【集群情况】
- 集群版本:v5.1.1
- TiKV 节点:5 个
【遇到的问题】
1、最近两天发现 tidb 慢日志越来越多,发现一些原来执行速度很快的 SQL 突然飙升到几百秒
2、发现其中一个 TiKV 节点的负载特别高,登进去服务器都特别卡
3、该节点的日志在疯狂刷
[2022/06/14 16:22:15.516 +08:00] [INFO] [tracker.rs:255] [slow-query] [perf_stats.internal_delete_skipped_count=0] [perf_stats.internal_key_skipped_count=0] [perf_stats.block_read_byte=48736] [perf_stats.block_read_count=2] [perf_stats.block_cache_hit_count=21] [scan.range.first="Some(start: 7480000000000002485F72800000008FEC1E34 end: 7480000000000002485F72800000008FEC1E35)"] [scan.ranges=2] [scan.total=2] [scan.processed=2] [scan.is_desc=false] [tag=select] [table_id=584] [txn_start_ts=433899413354053884] [total_suspend_time=0ns] [total_process_time=77ms] [handler_build_time=0ns] [wait_time.snapshot=0ns] [wait_time.schedule=2.101s] [wait_time=2.101s] [total_lifetime=2.178s] [remote_host=ipv4:192.168.1.20:54728] [region_id=1335237651]
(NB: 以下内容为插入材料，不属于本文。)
`src/rtl/demapper_pr_pkg.sv`:
```
// rtl/demapper_pr_pkg.sv - shared constants and slicing helpers for the QAM demapper
package demapper_pr_pkg;

  // Modulation codes as carried on the mod input
  typedef enum logic [1:0] {
    MOD_BPSK  = 2'd0,
    MOD_QPSK  = 2'd1,
    MOD_QAM16 = 2'd2,
    MOD_QAM64 = 2'd3
  } mod_e;

  // Pilot polarity LFSR (x^7+x^4+1) default seed
  localparam logic [6:0] PILOT_SEED_DEFAULT = 7'h7F;

  // Beats carrying a checked pilot: bit b set means beat b is checked
  localparam logic [7:0] PILOT_BEAT_MASK = 8'b0101_0101;
  // Beat whose pilot carries the inverted polarity
  localparam logic [2:0] PILOT_INV_BEAT  = 3'd6;
  localparam logic [2:0] LAST_BEAT       = 3'd7;

  // Slicer decision thresholds; a sample sitting on a threshold goes to the larger magnitude
  localparam logic signed [3:0] TH_0  = 4'sd0;
  localparam logic signed [3:0] TH_P2 = 4'sd2;
  localparam logic signed [3:0] TH_P4 = 4'sd4;
  localparam logic signed [3:0] TH_P6 = 4'sd6;
  localparam logic signed [3:0] TH_N2 = -4'sd2;
  localparam logic signed [3:0] TH_N4 = -4'sd4;
  localparam logic signed [3:0] TH_N6 = -4'sd6;

  function automatic logic is_pilot_beat(input logic [2:0] beat);
    return PILOT_BEAT_MASK[beat];
  endfunction

  // Polarity bit taken from the LFSR taps
  function automatic logic lfsr_bit(input logic [6:0] l);
    return l[6] ^ l[3];
  endfunction

  function automatic logic [6:0] lfsr_next(input logic [6:0] l);
    return {l[5:0], lfsr_bit(l)};
  endfunction

  // 4-level Gray slicer: -3->00, -1->01, +1->11, +3->10
  function automatic logic [1:0] slice_qam16(input logic signed [3:0] v);
    if (v >= TH_P2)     return 2'b10;
    else if (v >= TH_0) return 2'b11;
    else if (v > TH_N2) return 2'b01;
    else                return 2'b00;
  endfunction

  // 8-level Gray slicer: -7..+7 -> 000,001,011,010,110,111,101,100
  function automatic logic [2:0] slice_qam64(input logic signed [3:0] v);
    if (v >= TH_P6)     return 3'b100;
    else if (v >= TH_P4) return 3'b101;
    else if (v >= TH_P2) return 3'b111;
    else if (v >= TH_0)  return 3'b110;
    else if (v > TH_N2)  return 3'b010;
    else if (v > TH_N4)  return 3'b011;
    else if (v > TH_N6)  return 3'b001;
    else                 return 3'b000;
  endfunction

endpackage

```
`src/rtl/demapper_pr_demapper.sv`:
```
// rtl/demapper_pr_demapper.sv - combinational hard-decision slicer for one subcarrier
module demapper_pr_demapper
  import demapper_pr_pkg::*;
(
  input  logic [7:0] x_iq,
  input  logic [1:0] mod,
  output logic [5:0] bits
);

  logic signed [3:0] i_v;
  logic signed [3:0] q_v;

  assign i_v = x_iq[7:4];
  assign q_v = x_iq[3:0];

  // Slice I into the low field and Q into the field above it; unused MSBs stay 0
  always_comb begin
    bits = '0;
    case (mod)
      MOD_BPSK:  bits[0]   = (i_v >= TH_0);
      MOD_QPSK:  bits[1:0] = {(q_v >= TH_0), (i_v >= TH_0)};
      MOD_QAM16: bits[3:0] = {slice_qam16(q_v), slice_qam16(i_v)};
      MOD_QAM64: bits[5:0] = {slice_qam64(q_v), slice_qam64(i_v)};
      default:   bits      = '0;
    endcase
  end

endmodule

```
`src/rtl/demapper_pr.sv`:
```
// rtl/demapper_pr.sv - Rx hard QAM demapper with pilot removal and polarity check
module demapper_pr
  import demapper_pr_pkg::*;
#(
  parameter logic [6:0] PILOT_SEED = PILOT_SEED_DEFAULT,
  parameter int         CNT_W      = 8
) (
  input  logic             clk,
  input  logic             rst,
  input  logic             clear,
  input  logic             run,
  input  logic [1:0]       mod,
  input  logic [51:0]      x_in_rx,
  output logic             valid_rx,
  output logic [17:0]      x0,
  output logic [17:0]      x1,
  output logic             sym_end,
  output logic             pilot_err,
  output logic [CNT_W-1:0] pilot_err_cnt
);

  logic [5:0]       sc_bits [6];
  logic [17:0]      x0_d;
  logic [17:0]      x1_d;

  logic [2:0]       beat;
  logic [6:0]       lfsr;
  logic             err_flag;
  logic [CNT_W-1:0] err_cnt;

  logic [2:0]       beat_eff;
  logic [6:0]       lfsr_eff;
  logic             flag_eff;
  logic [CNT_W-1:0] cnt_eff;
  logic [CNT_W-1:0] cnt_inc;
  logic             exp_sign;
  logic             mismatch;
  logic             flag_acc;
  logic             last_beat;

  // Only the pilot sign bit carries information
  logic             unused_pilot_mag;
  assign unused_pilot_mag = ^x_in_rx[50:48];

  genvar k;
  generate
    for (k = 0; k < 6; k++) begin : g_sc
      demapper_pr_demapper u_sc (
        .x_iq (x_in_rx[8*k +: 8]),
        .mod  (mod),
        .bits (sc_bits[k])
      );
    end
  endgenerate

  // Pack three subcarriers per output word at n bits each, matching the Tx layout
  always_comb begin
    x0_d = '0;
    x1_d = '0;
    case (mod)
      MOD_BPSK: begin
        x0_d = {15'b0, sc_bits[2][0], sc_bits[1][0], sc_bits[0][0]};
        x1_d = {15'b0, sc_bits[5][0], sc_bits[4][0], sc_bits[3][0]};
      end
      MOD_QPSK: begin
        x0_d = {12'b0, sc_bits[2][1:0], sc_bits[1][1:0], sc_bits[0][1:0]};
        x1_d = {12'b0, sc_bits[5][1:0], sc_bits[4][1:0], sc_bits[3][1:0]};
      end
      MOD_QAM16: begin
        x0_d = {6'b0, sc_bits[2][3:0], sc_bits[1][3:0], sc_bits[0][3:0]};
        x1_d = {6'b0, sc_bits[5][3:0], sc_bits[4][3:0], sc_bits[3][3:0]};
      end
      default: begin
        x0_d = {sc_bits[2], sc_bits[1], sc_bits[0]};
        x1_d = {sc_bits[5], sc_bits[4], sc_bits[3]};
      end
    endcase
  end

  // Frame-restart view of the state (clear overrides, so a same-cycle beat becomes beat 0) and pilot check
  always_comb begin
    beat_eff  = clear ? 3'd0 : beat;
    lfsr_eff  = clear ? PILOT_SEED : lfsr;
    flag_eff  = clear ? 1'b0 : err_flag;
    cnt_eff   = clear ? '0 : err_cnt;
    cnt_inc   = (&cnt_eff) ? cnt_eff : cnt_eff + 1'b1;
    exp_sign  = lfsr_bit(lfsr_eff) ^ (beat_eff == PILOT_INV_BEAT);
    mismatch  = is_pilot_beat(beat_eff) & (x_in_rx[51] != exp_sign);
    flag_acc  = flag_eff | mismatch;
    last_beat = (beat_eff == LAST_BEAT);
  end

  // Beat counter, pilot LFSR (advances once per symbol on beat 0) and error bookkeeping
  always_ff @(posedge clk or posedge rst) begin
    if (rst) begin
      beat     <= 3'd0;
      lfsr     <= PILOT_SEED;
      err_flag <= 1'b0;
      err_cnt  <= '0;
    end else if (run) begin
      beat <= beat_eff + 3'd1;
      lfsr <= (beat_eff == 3'd0) ? lfsr_next(lfsr_eff) : lfsr_eff;
      if (last_beat) begin
        err_flag <= 1'b0;
        err_cnt  <= flag_acc ? cnt_inc : cnt_eff;
      end else begin
        err_flag <= flag_acc;
        err_cnt  <= cnt_eff;
      end
    end else begin
      beat     <= beat_eff;
      lfsr     <= lfsr_eff;
      err_flag <= flag_eff;
      err_cnt  <= cnt_eff;
    end
  end

  // Output registers: one-cycle latency, data words hold while idle
  always_ff @(posedge clk or posedge rst) begin
    if (rst) begin
      valid_rx  <= 1'b0;
      x0        <= '0;
      x1        <= '0;
      sym_end   <= 1'b0;
      pilot_err <= 1'b0;
    end else begin
      valid_rx  <= run;
      sym_end   <= run & last_beat;
      pilot_err <= run & last_beat & flag_acc;
      if (run) begin
        x0 <= x0_d;
        x1 <= x1_d;
      end
    end
  end

  assign pilot_err_cnt = err_cnt;

endmodule

```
[2022/06/14 16:22:15.516 +08:00] [INFO] [tracker.rs:255] [slow-query] [perf_stats.internal_delete_skipped_count=0] [perf_stats.internal_key_skipped_count=0] [perf_stats.block_read_byte=0] [perf_stats.block_read_count=0] [perf_stats.block_cache_hit_count=12] [scan.range.first="Some(start: 7480000000000002485F728000000091AA7A6F end: 7480000000000002485F728000000091AA7A70)"] [scan.ranges=1] [scan.total=1] [scan.processed=1] [scan.is_desc=false] [tag=select] [table_id=584] [txn_start_ts=433899409027366962] [total_suspend_time=0ns] [total_process_time=0ns] [handler_build_time=0ns] [wait_time.snapshot=0ns] [wait_time.schedule=2.178s] [wait_time=2.178s] [total_lifetime=2.178s] [remote_host=ipv4:192.168.1.21:60418] [region_id=1336868458]
[2022/06/14 16:22:15.517 +08:00] [INFO] [tracker.rs:255] [slow-query] [perf_stats.internal_delete_skipped_count=0] [perf_stats.internal_key_skipped_count=0] [perf_stats.block_read_byte=0] [perf_stats.block_read_count=0] [perf_stats.block_cache_hit_count=23] [scan.range.first="Some(start: 7480000000000002485F728000000091E59469 end: 7480000000000002485F728000000091E5946A)"] [scan.ranges=2] [scan.total=2] [scan.processed=2] [scan.is_desc=false] [tag=select] [table_id=584] [txn_start_ts=433899404584026210] [total_suspend_time=0ns] [total_process_time=1ms] [handler_build_time=0ns] [wait_time.snapshot=2.178s] [wait_time.schedule=2.691s] [wait_time=4.869s] [total_lifetime=4.87s] [remote_host=ipv4:192.168.1.21:60434] [region_id=1337111165]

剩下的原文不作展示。